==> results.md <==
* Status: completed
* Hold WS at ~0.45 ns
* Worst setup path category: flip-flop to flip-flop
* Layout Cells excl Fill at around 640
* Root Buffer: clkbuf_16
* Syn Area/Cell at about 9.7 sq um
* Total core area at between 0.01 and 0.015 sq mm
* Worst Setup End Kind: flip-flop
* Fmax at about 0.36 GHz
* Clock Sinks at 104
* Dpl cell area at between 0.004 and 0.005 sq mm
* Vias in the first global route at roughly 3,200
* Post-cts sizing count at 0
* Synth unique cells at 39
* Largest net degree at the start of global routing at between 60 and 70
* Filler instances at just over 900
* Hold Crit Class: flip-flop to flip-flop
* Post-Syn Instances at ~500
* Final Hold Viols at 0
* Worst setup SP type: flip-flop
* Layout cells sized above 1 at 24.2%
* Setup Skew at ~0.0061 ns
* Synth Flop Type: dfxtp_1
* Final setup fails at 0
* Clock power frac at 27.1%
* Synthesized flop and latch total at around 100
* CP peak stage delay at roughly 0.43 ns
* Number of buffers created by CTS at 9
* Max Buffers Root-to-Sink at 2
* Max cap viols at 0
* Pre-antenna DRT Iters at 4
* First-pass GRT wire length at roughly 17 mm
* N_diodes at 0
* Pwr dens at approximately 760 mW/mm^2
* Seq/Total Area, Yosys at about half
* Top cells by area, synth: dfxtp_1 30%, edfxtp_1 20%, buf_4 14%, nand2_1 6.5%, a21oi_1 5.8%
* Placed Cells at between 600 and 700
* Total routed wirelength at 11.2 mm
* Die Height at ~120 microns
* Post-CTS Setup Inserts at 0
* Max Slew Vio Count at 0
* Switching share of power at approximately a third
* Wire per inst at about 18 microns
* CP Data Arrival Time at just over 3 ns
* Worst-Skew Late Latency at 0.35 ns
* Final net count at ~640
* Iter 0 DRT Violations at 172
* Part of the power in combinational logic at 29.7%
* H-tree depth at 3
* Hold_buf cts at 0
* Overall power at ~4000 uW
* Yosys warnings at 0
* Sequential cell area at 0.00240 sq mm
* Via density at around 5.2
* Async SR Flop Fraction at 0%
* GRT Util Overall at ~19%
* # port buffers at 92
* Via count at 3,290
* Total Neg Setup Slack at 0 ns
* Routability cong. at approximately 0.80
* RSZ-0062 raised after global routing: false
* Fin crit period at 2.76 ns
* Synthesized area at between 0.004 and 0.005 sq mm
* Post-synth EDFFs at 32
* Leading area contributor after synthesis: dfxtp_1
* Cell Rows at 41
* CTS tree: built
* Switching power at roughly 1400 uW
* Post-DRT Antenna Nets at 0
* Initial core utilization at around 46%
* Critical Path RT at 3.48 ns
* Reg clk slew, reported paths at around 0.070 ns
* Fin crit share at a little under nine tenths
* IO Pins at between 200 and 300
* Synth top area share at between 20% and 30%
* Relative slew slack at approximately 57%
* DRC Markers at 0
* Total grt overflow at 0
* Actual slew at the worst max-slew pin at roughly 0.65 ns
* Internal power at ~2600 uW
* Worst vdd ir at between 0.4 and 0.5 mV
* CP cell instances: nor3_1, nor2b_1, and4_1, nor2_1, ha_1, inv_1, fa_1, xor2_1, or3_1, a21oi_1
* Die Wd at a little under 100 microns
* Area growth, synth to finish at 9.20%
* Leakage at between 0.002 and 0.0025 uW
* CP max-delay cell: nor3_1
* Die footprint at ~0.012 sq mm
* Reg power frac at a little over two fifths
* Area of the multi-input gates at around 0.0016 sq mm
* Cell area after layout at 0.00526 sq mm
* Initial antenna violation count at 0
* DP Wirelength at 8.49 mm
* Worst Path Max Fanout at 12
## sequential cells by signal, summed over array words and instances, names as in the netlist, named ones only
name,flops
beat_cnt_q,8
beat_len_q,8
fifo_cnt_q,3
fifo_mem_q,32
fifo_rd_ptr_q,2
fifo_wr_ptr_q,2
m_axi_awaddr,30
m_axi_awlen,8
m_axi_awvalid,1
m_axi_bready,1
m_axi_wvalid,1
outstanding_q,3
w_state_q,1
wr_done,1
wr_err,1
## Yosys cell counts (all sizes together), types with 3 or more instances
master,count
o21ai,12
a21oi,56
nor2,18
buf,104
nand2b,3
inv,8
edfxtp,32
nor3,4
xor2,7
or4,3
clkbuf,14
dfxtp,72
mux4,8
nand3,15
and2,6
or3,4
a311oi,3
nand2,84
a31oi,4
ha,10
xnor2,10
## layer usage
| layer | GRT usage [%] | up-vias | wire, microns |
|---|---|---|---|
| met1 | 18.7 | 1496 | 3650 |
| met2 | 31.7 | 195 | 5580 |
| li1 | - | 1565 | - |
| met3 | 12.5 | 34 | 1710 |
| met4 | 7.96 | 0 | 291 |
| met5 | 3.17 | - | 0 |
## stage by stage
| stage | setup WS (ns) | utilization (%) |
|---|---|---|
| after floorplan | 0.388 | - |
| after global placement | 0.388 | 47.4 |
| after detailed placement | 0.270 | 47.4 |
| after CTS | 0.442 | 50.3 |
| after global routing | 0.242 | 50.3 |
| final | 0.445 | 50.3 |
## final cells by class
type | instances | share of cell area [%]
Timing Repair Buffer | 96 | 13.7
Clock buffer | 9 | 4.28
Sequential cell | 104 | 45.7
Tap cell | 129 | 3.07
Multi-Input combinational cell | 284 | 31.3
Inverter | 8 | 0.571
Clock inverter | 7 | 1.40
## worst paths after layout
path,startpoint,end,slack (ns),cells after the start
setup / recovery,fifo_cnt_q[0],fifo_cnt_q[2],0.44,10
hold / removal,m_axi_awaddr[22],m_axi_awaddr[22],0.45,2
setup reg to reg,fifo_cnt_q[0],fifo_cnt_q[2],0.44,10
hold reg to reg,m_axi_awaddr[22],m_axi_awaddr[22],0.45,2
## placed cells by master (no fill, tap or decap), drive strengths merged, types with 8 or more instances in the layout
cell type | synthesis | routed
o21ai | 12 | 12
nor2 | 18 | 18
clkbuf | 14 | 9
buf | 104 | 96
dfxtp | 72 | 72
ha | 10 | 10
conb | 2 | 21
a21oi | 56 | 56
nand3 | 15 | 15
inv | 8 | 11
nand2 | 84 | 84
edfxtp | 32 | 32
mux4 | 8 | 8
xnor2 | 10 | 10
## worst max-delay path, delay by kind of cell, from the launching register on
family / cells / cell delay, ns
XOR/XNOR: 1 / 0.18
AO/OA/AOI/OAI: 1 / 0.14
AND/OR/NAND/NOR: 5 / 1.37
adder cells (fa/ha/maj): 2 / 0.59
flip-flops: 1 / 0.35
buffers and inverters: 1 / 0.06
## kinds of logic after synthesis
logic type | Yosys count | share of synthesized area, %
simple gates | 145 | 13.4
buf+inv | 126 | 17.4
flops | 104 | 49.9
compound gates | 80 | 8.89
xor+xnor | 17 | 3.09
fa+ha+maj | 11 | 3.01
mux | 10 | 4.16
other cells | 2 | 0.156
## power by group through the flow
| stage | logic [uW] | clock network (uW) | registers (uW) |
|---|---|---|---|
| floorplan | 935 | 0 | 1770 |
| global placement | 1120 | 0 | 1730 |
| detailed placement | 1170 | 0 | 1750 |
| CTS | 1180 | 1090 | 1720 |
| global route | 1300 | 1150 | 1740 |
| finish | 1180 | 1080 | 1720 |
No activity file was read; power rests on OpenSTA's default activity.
**config.mk**
```make
export PLATFORM = sky130hd
export DESIGN_NAME = pipeline_stall_ctrl
export DESIGN_NICKNAME = d
export VERILOG_FILES = /design/src/rtl/pipeline_stall_ctrl.sv
export SDC_FILE = /design/constraint.sdc
export NUM_CORES = 1
export LEC_CHECK = 0
export BUFFER_PORTS_ARGS = -buffer_cell sky130_fd_sc_hd__buf_2
export CORE_ASPECT_RATIO = 1.1
export CORE_MARGIN = 5
export CORE_UTILIZATION = 30
export DETAILED_ROUTE_END_ITERATION = 6
export PLACE_DENSITY = 0.55
export RECOVER_POWER = 50
export SLEW_MARGIN = 20
export SYNTH_ARGS = -nofsm -noshare
export SYNTH_HDL_FRONTEND = slang
export SYNTH_SLANG_ARGS = --single-unit
```
**constraint.sdc**
```tcl
create_clock -name CLK -period 2.8 [get_ports CLK]
set_input_delay 0.28 -clock CLK [delete_from_list [all_inputs] [get_ports CLK]]
set_output_delay 0.28 -clock CLK [all_outputs]
set_load 0.05 [all_outputs]
```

+ + + + +

▶ [What is expected]
Give back, exactly as written, the stretch from the line with "above 1 at 24.2%" through the line with "at about half", and no other lines from the records above.

▶ [Solution below]
* Layout cells sized above 1 at 24.2%
* Setup Skew at ~0.0061 ns
* Synth Flop Type: dfxtp_1
* Final setup fails at 0
* Clock power frac at 27.1%
* Synthesized flop and latch total at around 100
* CP peak stage delay at roughly 0.43 ns
* Number of buffers created by CTS at 9
* Max Buffers Root-to-Sink at 2
* Max cap viols at 0
* Pre-antenna DRT Iters at 4
* First-pass GRT wire length at roughly 17 mm
* N_diodes at 0
* Pwr dens at approximately 760 mW/mm^2
* Seq/Total Area, Yosys at about half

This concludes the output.